Soy músico y autónomo. En los meses de invierno por lo general no hay trabajo remunerado debido a la fuerte estacionalidad de nuestra actividad. Trabajo siempre hay para un músico, todos los días, pero solo cobramos los días de concierto y no todos: ensayos, estudio, formación constante, trabajo de oficina, promoción, carretera… todo eso es gratis. A ello debo unir ahora que mi facturación de marzo será igual a cero y la de abril también, pues todo ha sido cancelado. Y muchos eventos de mayo están también en peligro de cancelarse o atrasarse.

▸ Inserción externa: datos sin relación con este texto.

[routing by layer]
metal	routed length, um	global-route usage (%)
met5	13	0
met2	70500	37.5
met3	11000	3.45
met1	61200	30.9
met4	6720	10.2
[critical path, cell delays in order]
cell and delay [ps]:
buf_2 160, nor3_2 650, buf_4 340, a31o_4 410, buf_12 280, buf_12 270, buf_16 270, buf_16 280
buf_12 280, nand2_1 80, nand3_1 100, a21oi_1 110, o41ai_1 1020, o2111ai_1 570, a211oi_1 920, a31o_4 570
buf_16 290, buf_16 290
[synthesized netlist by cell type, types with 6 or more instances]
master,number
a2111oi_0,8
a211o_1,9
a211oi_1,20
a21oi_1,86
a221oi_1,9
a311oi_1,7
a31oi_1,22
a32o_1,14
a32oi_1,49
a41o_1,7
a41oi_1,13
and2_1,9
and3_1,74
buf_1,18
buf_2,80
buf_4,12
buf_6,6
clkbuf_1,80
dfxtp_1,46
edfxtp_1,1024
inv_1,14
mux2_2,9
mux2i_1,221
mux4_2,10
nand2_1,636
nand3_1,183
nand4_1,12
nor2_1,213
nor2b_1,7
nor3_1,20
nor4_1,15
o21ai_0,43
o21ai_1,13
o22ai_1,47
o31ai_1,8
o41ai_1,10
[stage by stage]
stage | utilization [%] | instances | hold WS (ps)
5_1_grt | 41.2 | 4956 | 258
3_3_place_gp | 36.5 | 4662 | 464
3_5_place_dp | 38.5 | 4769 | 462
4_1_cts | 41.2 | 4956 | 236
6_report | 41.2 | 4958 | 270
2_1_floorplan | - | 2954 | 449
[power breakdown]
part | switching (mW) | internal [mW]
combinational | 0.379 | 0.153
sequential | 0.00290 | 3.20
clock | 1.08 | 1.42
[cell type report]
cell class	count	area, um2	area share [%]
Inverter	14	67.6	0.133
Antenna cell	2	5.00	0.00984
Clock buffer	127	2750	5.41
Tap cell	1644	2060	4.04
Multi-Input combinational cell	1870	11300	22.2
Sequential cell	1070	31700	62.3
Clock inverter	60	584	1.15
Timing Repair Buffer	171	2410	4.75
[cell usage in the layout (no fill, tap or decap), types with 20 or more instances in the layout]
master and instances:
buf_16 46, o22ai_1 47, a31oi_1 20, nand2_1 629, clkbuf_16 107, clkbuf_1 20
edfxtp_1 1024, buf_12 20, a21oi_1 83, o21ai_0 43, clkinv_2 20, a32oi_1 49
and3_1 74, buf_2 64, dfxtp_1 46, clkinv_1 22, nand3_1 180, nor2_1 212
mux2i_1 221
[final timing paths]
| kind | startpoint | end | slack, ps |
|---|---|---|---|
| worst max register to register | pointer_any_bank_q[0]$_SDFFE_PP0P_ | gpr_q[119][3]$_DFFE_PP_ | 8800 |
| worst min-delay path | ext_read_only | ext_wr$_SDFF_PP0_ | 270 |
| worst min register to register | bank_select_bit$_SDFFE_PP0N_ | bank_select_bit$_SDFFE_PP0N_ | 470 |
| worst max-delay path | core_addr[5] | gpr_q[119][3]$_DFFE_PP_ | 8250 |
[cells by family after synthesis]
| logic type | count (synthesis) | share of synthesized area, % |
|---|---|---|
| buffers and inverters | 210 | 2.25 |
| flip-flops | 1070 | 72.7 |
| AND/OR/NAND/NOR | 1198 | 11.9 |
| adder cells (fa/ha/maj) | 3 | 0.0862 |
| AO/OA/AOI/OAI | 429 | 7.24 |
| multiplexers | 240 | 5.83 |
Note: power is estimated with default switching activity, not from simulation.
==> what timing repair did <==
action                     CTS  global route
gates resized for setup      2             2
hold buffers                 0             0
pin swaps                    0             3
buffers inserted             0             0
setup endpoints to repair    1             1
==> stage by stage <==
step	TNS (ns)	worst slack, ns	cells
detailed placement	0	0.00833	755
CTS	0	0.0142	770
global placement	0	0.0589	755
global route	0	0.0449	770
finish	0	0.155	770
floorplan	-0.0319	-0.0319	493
## config.mk

```make
export PLATFORM = sky130hd
export DESIGN_NAME = tx_align_encode
export DESIGN_NICKNAME = d
export VERILOG_FILES = /design/src/hdl/tx_pkg.sv /design/src/hdl/pin_sync.sv /design/src/hdl/tx_symbol_encoder.sv /design/src/hdl/tx_align_encode.sv
export SDC_FILE = /design/constraint.sdc
export NUM_CORES = 1
export LEC_CHECK = 0
export ABC_AREA = 1
export ABC_CLOCK_PERIOD_IN_PS = 9850
export BUFFER_PORTS_ARGS = -buffer_cell sky130_fd_sc_hd__clkbuf_2
export CORE_AREA = 2 2 179 181
export CTS_CLUSTER_SIZE = 24
export DETAILED_ROUTE_END_ITERATION = 8
export DIE_AREA = 0 0 181 183
export PLACE_DENSITY = 0.52
export SLEW_MARGIN = 20
export SYNTH_ARGS = -nofsm -noshare
export SYNTH_HDL_FRONTEND = slang
export SYNTH_SLANG_ARGS = --single-unit
```

## constraint.sdc

```tcl
create_clock -name clk_in -period 9.85 [get_ports clk_in]
set_clock_uncertainty 0.05 [all_clocks]
set_input_delay 0.985 -clock clk_in [delete_from_list [all_inputs] [get_ports clk_in]]
set_output_delay 0.985 -clock clk_in [all_outputs]
set_load 0.02 [all_outputs]
```

## src/hdl/tx_pkg.sv

```systemverilog
// Purpose: Shared constants and carriers for the transmit align/encode channel.
// Assumes: One channel per instance; registers reached over AXI4-Lite.
// Notes:   Symbols are tagged words: class in the top two bits, value below.
package tx_pkg;

    // ----------------------------------------------------------------------
    // Bus and register map
    // ----------------------------------------------------------------------
    localparam int         ADDR_W        = 8;
    localparam int         DATA_W        = 32;
    localparam int         STRB_W        = 4;
    localparam logic [7:0] CTRL_ADDR     = 8'h00;
    localparam logic [7:0] STATUS_ADDR   = 8'h04;
    localparam logic [7:0] PHASE_ADDR    = 8'h08;
    localparam int         CTRL_ENC_BIT  = 0;
    localparam int         CTRL_BIST_BIT = 1;
    localparam logic       CTRL_ENC_RST  = 1'b1;
    localparam logic       CTRL_BIST_RST = 1'b0;
    localparam int         ST_FAULT_BIT  = 0;
    localparam int         ST_WSYNC_BIT  = 1;
    localparam int         ST_READY_BIT  = 2;
    localparam logic [1:0] RESP_OKAY     = 2'h0;
    localparam logic [1:0] RESP_SLVERR   = 2'h2;

    // ----------------------------------------------------------------------
    // Character layout and codes
    // ----------------------------------------------------------------------
    localparam int         RAW_W       = 10;
    localparam int         CTL_LSB     = 8;
    localparam logic [1:0] CTL_DATA    = 2'h0;
    localparam logic [1:0] CTL_FILL    = 2'h1;
    localparam logic [1:0] CTL_SPECIAL = 2'h2;
    localparam logic [1:0] CTL_WSYNC   = 2'h3;
    localparam logic [1:0] CLS_DATA    = 2'h0;
    localparam logic [1:0] CLS_SPECIAL = 2'h1;
    localparam logic [1:0] CLS_VIOL    = 2'h2;
    localparam logic [9:0] COMMA_SYM   = {CLS_SPECIAL, 8'hbc};
    localparam logic [9:0] VIOL_SYM    = {CLS_VIOL, 8'he0};
    localparam logic [3:0] WSYNC_FIRST = 4'h1;
    localparam logic [3:0] WSYNC_LAST  = 4'hf;
    localparam int         LFSR_W      = 9;
    localparam int         LFSR_TAP    = 4;
    localparam logic [8:0] LFSR_SEED   = 9'h1ff;

    // ----------------------------------------------------------------------
    // Types
    // ----------------------------------------------------------------------
    typedef enum logic [2:0] {
        BUF_INIT  = 3'b001,
        BUF_RUN   = 3'b010,
        BUF_FAULT = 3'b100
    } buf_state_type;

    typedef struct packed {
        logic              rst_n;
        logic              in_clk;
        logic              ref_clk;
        logic [RAW_W-1:0]  raw;
    } pin_bundle_type;

    typedef struct packed {
        logic              awvalid;
        logic [ADDR_W-1:0] awaddr;
        logic              wvalid;
        logic [DATA_W-1:0] wdata;
        logic [STRB_W-1:0] wstrb;
        logic              bready;
        logic              arvalid;
        logic [ADDR_W-1:0] araddr;
        logic              rready;
    } axi_req_type;

    typedef struct packed {
        logic              awready;
        logic              wready;
        logic              bvalid;
        logic [1:0]        bresp;
        logic              arready;
        logic              rvalid;
        logic [DATA_W-1:0] rdata;
        logic [1:0]        rresp;
    } axi_rsp_type;

endpackage

```

## src/hdl/pin_sync.sv

```systemverilog
// Purpose: Two-stage synchroniser for a bundle of asynchronous pins.
// Assumes: Bits are sampled independently; bundles must be stable near edges.
// Notes:   The first stage feeds only the second stage.
`timescale 1ns/1ps
module pin_sync #(
    parameter int W = 1
) (
    input  wire logic         clk_in,
    input  wire logic         sys_rst_in,
    input  wire logic [W-1:0] pins_in,
    output logic      [W-1:0] pins_out
);
    logic [W-1:0] meta;

    always_ff @(posedge clk_in or posedge sys_rst_in) begin
        if (sys_rst_in) begin
            meta     <= '0;
            pins_out <= '0;
        end else begin
            meta     <= pins_in;
            pins_out <= meta;
        end
    end
endmodule

```

## src/hdl/tx_symbol_encoder.sv

```systemverilog
// Purpose: Pick the outgoing transmission symbol for one character slot.
// Assumes: Code tables sit downstream; symbols here are class-tagged values.
// Notes:   Purely combinational; the caller registers the result.
`timescale 1ns/1ps
module tx_symbol_encoder (
    input  wire logic                   enc_en_in,
    input  wire logic                   fault_in,
    input  wire logic                   bist_in,
    input  wire logic                   fill_in,
    input  wire logic [tx_pkg::RAW_W-1:0]  raw_in,
    input  wire logic [tx_pkg::LFSR_W-1:0] bist_word_in,
    output logic      [tx_pkg::RAW_W-1:0]  symbol_out
);
    import tx_pkg::*;

    always_comb begin
        if (fault_in) begin
            symbol_out = VIOL_SYM;
        end else if (bist_in) begin
            symbol_out = {1'b0, bist_word_in};
        end else if (fill_in) begin
            symbol_out = COMMA_SYM;
        end else if (!enc_en_in) begin
            symbol_out = raw_in;
        end else begin
            case (raw_in[RAW_W-1:CTL_LSB])
                CTL_DATA: begin
                    symbol_out = {CLS_DATA, raw_in[CTL_LSB-1:0]};
                end
                CTL_SPECIAL: begin
                    symbol_out = {CLS_SPECIAL, raw_in[CTL_LSB-1:0]};
                end
                default: begin
                    symbol_out = COMMA_SYM;
                end
            endcase
        end
    end
endmodule

```

## src/hdl/tx_align_encode.sv

```systemverilog
// Purpose: Transmit front end of one channel: capture, phase align, encode.
// Assumes: clk_in at 250 MHz oversamples the input and reference clocks.
// Notes:   Instantiate once per channel; channels share nothing.
//
// What this block does
// - Capture eight character and two control bits each rising input edge
// - Bypass passes all ten bits unchanged, control on top
// - Shift each symbol out least significant bit first
// - Encoding uses control bits to choose the symbol
// - Characters cross through a phase-align buffer
// - Reset sampled low initialises the buffer
// - Reset release records input phase as centre
// - Reset is synchronised before any logic uses it
// - Drift within half a character is tolerated
// - Excess skew sets a sticky fault until reset or word sync
// - Fault sends violation symbols instead of data
// - Word sync during fault recentres and clears fault
// - Buffer reset may insert comma fill only
// - Encoder emits raw, data or special symbol
// - Buffer overflow or underflow forces violation symbol
// - Self-test sends pseudo-random pattern instead of host
// - Comma emitted singly or within word sync
// - Control pair selects data, fill, special, sync
// - Word sync runs sixteen commas, input ignored
`timescale 1ns/1ps
module tx_align_encode #(
    parameter int PHASE_W = 8
) (
    input  wire logic                      clk_in,
    input  wire logic                      sys_rst_in,
    input  wire logic                      tx_input_clock_in,
    input  wire logic                      char_ref_clock_in,
    input  wire logic                      tx_path_reset_n_in,
    input  wire logic [7:0]                tx_char_in,
    input  wire logic [1:0]                tx_ctl_in,
    input  wire tx_pkg::axi_req_type       axi_in,
    output tx_pkg::axi_rsp_type            axi_out,
    output logic [tx_pkg::RAW_W-1:0]       tx_symbol_out,
    output logic                           tx_serial_out,
    output logic                           tx_fault_flag_out,
    output logic                           tx_wsync_active_out
);
    import tx_pkg::*;

    // ----------------------------------------------------------------------
    // State
    // ----------------------------------------------------------------------
    typedef struct packed {
        logic                       in_clk_d;
        logic                       ref_d;
        logic [RAW_W-1:0]           din_d;
        logic [RAW_W-1:0]           hold;
        logic [RAW_W-1:0]           buf_word;
        logic                       buf_full;
        buf_state_type              bstate;
        logic [PHASE_W-1:0]         ref_phase;
        logic [PHASE_W-1:0]         ref_period;
        logic [PHASE_W-1:0]         centre;
        logic [PHASE_W-1:0]         last_phase;
        logic signed [PHASE_W+1:0]  drift;
        logic                       tx_fault;
        logic                       ws_on;
        logic [3:0]                 ws_cnt;
        logic [LFSR_W-1:0]          lfsr;
        logic [RAW_W-1:0]           sym;
        logic [RAW_W-1:0]           shift;
        logic                       serial;
        logic                       enc_en;
        logic                       bist_en;
        logic                       aw_got;
        logic [ADDR_W-1:0]          aw_addr;
        logic                       w_got;
        logic [DATA_W-1:0]          wdata;
        logic [STRB_W-1:0]          wstrb;
        axi_rsp_type                rsp;
    } main_state_type;

    main_state_type             st;
    main_state_type             nx;
    pin_bundle_type             pins;
    pin_bundle_type             sy;
    logic                       in_edge;
    logic                       ref_edge;
    logic                       fault_now;
    logic                       ws_req;
    logic                       over;
    logic signed [PHASE_W+1:0]  period_s;
    logic signed [PHASE_W+1:0]  half_s;
    logic signed [PHASE_W+1:0]  step;
    logic signed [PHASE_W+1:0]  drift_nx;
    logic [PHASE_W+1:0]         mag;
    logic [RAW_W-1:0]           enc_sym;

    // ----------------------------------------------------------------------
    // Pin synchronisation
    // ----------------------------------------------------------------------
    // Data is synchronised alongside its clock so both see the same delay.
    assign pins = '{rst_n:   tx_path_reset_n_in,
                    in_clk:  tx_input_clock_in,
                    ref_clk: char_ref_clock_in,
                    raw:     {tx_ctl_in, tx_char_in}};

    pin_sync #(
        .W($bits(pin_bundle_type))
    ) u_sync (
        .clk_in     (clk_in),
        .sys_rst_in (sys_rst_in),
        .pins_in    (pins),
        .pins_out   (sy)
    );

    assign in_edge   = sy.in_clk & ~st.in_clk_d;
    assign ref_edge  = sy.ref_clk & ~st.ref_d;
    assign fault_now = (st.bstate == BUF_FAULT);
    assign ws_req    = st.enc_en & st.buf_full & (st.buf_word[RAW_W-1:CTL_LSB] == CTL_WSYNC);

    // ----------------------------------------------------------------------
    // Phase tracking
    // ----------------------------------------------------------------------
    // Each step is folded into half a period, so the sum tracks true drift.
    always_comb begin
        period_s = $signed({2'b00, st.ref_period});
        half_s   = $signed({3'b000, st.ref_period[PHASE_W-1:1]});
        step     = $signed({2'b00, st.ref_phase}) - $signed({2'b00, st.last_phase});
        if (step > half_s) begin
            step = step - period_s;
        end else if (step < -half_s) begin
            step = step + period_s;
        end
        drift_nx = st.drift + step;
        mag      = (drift_nx < 0) ? $unsigned(-drift_nx) : $unsigned(drift_nx);
        over     = ({mag, 1'b0} > {1'b0, $unsigned(period_s)});
    end

    tx_symbol_encoder u_enc (
        .enc_en_in    (st.enc_en),
        .fault_in     (fault_now),
        .bist_in      (st.bist_en),
        .fill_in      (~st.buf_full | st.ws_on | ws_req),
        .raw_in       (st.buf_word),
        .bist_word_in (st.lfsr),
        .symbol_out   (enc_sym)
    );

    // ----------------------------------------------------------------------
    // Next state
    // ----------------------------------------------------------------------
    always_comb begin
        nx          = st;
        nx.in_clk_d = sy.in_clk;
        nx.ref_d    = sy.ref_clk;
        nx.din_d    = sy.raw;

        if (ref_edge) begin
            nx.ref_period = st.ref_phase + 1'b1;
            nx.ref_phase  = '0;
        end else if (st.ref_phase != '1) begin
            nx.ref_phase = st.ref_phase + 1'b1;
        end

        // The value one sample before the edge is captured, since the host
        // may change its data right after its own clock rises.
        if (in_edge) begin
            nx.hold = st.din_d;
            if (!sy.rst_n) begin
                nx.bstate   = BUF_INIT;
                nx.buf_full = 1'b0;
                nx.drift    = '0;
            end else begin
                case (st.bstate)
                    BUF_INIT: begin
                        nx.centre     = st.ref_phase;
                        nx.last_phase = st.ref_phase;
                        nx.drift      = '0;
                        nx.bstate     = BUF_RUN;
                    end
                    BUF_RUN: begin
                        nx.buf_word   = st.hold;
                        nx.buf_full   = 1'b1;
                        nx.last_phase = st.ref_phase;
                        nx.drift      = drift_nx;
                        if (over) begin
                            nx.bstate = BUF_FAULT;
                        end
                    end
                    BUF_FAULT: begin
                        if (st.enc_en && st.hold[RAW_W-1:CTL_LSB] == CTL_WSYNC) begin
                            nx.centre     = st.ref_phase;
                            nx.last_phase = st.ref_phase;
                            nx.drift      = '0;
                            nx.bstate     = BUF_RUN;
                        end
                    end
                    default: begin
                        nx.bstate = BUF_INIT;
                    end
                endcase
            end
        end

        if (ref_edge) begin
            nx.tx_fault = fault_now;
            nx.sym      = enc_sym;
            nx.shift    = enc_sym;
            if (st.bist_en && !fault_now) begin
                nx.lfsr = {st.lfsr[LFSR_W-2:0],
                           st.lfsr[LFSR_W-1] ^ st.lfsr[LFSR_TAP]};
            end
            if (st.ws_on) begin
                if (st.ws_cnt == WSYNC_LAST) begin
                    nx.ws_on  = 1'b0;
                    nx.ws_cnt = '0;
                end else begin
                    nx.ws_cnt = st.ws_cnt + 4'h1;
                end
            end else if (ws_req && !fault_now && !st.bist_en) begin
                nx.ws_on  = 1'b1;
                nx.ws_cnt = WSYNC_FIRST;
            end
        end else begin
            nx.shift = {1'b0, st.shift[RAW_W-1:1]};
        end
        nx.serial = st.shift[0];

        // Write channel: address and data are taken in either order.
        if (axi_in.awvalid && st.rsp.awready) begin
            nx.aw_got  = 1'b1;
            nx.aw_addr = axi_in.awaddr;
        end
        if (axi_in.wvalid && st.rsp.wready) begin
            nx.w_got = 1'b1;
            nx.wdata = axi_in.wdata;
            nx.wstrb = axi_in.wstrb;
        end
        if (st.rsp.bvalid && axi_in.bready) begin
            nx.rsp.bvalid = 1'b0;
        end
        if (st.aw_got && st.w_got && !st.rsp.bvalid) begin
            nx.rsp.bvalid = 1'b1;
            nx.rsp.bresp  = RESP_OKAY;
            nx.aw_got     = 1'b0;
            nx.w_got      = 1'b0;
            case (st.aw_addr)
                CTRL_ADDR: begin
                    if (st.wstrb[0]) begin
                        nx.enc_en  = st.wdata[CTRL_ENC_BIT];
                        nx.bist_en = st.wdata[CTRL_BIST_BIT];
                        if (!st.wdata[CTRL_BIST_BIT]) begin
                            nx.lfsr = LFSR_SEED;
                        end
                    end
                end
                STATUS_ADDR, PHASE_ADDR: begin
                    nx.rsp.bresp = RESP_OKAY;
                end
                default: begin
                    nx.rsp.bresp = RESP_SLVERR;
                end
            endcase
        end
        nx.rsp.awready = ~nx.aw_got & ~nx.rsp.bvalid & ~(st.aw_got & st.w_got);
        nx.rsp.wready  = ~nx.w_got & ~nx.rsp.bvalid & ~(st.aw_got & st.w_got);

        if (st.rsp.rvalid && axi_in.rready) begin
            nx.rsp.rvalid = 1'b0;
        end
        if (axi_in.arvalid && st.rsp.arready) begin
            nx.rsp.rvalid = 1'b1;
            nx.rsp.rdata  = '0;
            nx.rsp.rresp  = RESP_OKAY;
            case (axi_in.araddr)
                CTRL_ADDR: begin
                    nx.rsp.rdata[CTRL_ENC_BIT]  = st.enc_en;
                    nx.rsp.rdata[CTRL_BIST_BIT] = st.bist_en;
                end
                STATUS_ADDR: begin
                    nx.rsp.rdata[ST_FAULT_BIT] = st.tx_fault;
                    nx.rsp.rdata[ST_WSYNC_BIT] = st.ws_on;
                    nx.rsp.rdata[ST_READY_BIT] = st.buf_full;
                end
                PHASE_ADDR: begin
                    nx.rsp.rdata[PHASE_W-1:0] = st.centre;
                end
                default: begin
                    nx.rsp.rresp = RESP_SLVERR;
                end
            endcase
        end
        nx.rsp.arready = ~nx.rsp.rvalid;
    end

    always_ff @(posedge clk_in or posedge sys_rst_in) begin
        if (sys_rst_in) begin
            st             <= '0;
            st.bstate      <= BUF_INIT;
            st.lfsr        <= LFSR_SEED;
            st.enc_en      <= CTRL_ENC_RST;
            st.bist_en     <= CTRL_BIST_RST;
            st.rsp.awready <= 1'b1;
            st.rsp.wready  <= 1'b1;
            st.rsp.arready <= 1'b1;
        end else begin
            st <= nx;
        end
    end

    assign axi_out             = st.rsp;
    assign tx_symbol_out       = st.sym;
    assign tx_serial_out       = st.serial;
    assign tx_fault_flag_out   = st.tx_fault;
    assign tx_wsync_active_out = st.ws_on;
endmodule

```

A todo esto debo sumar el dinero que se me adeuda. Esto es algo intrínseco a los autónomos y especialmente a los músicos, pues nuestros pagadores suelen ser los peores: instituciones, pequeñas empresas sin medios, asociaciones no profesionales o, en general, piratas de diverso plumaje. Poco antes de estallar la pandemia estaba contento porque por primera vez en varios años la cantidad que se me adeudaba había bajado de cinco cifras. Pero lo que me queda por cobrar ahora ya comienzo a darlo por perdido dadas las circunstancias económicas en las que nos encontraremos cuando esto acabe. 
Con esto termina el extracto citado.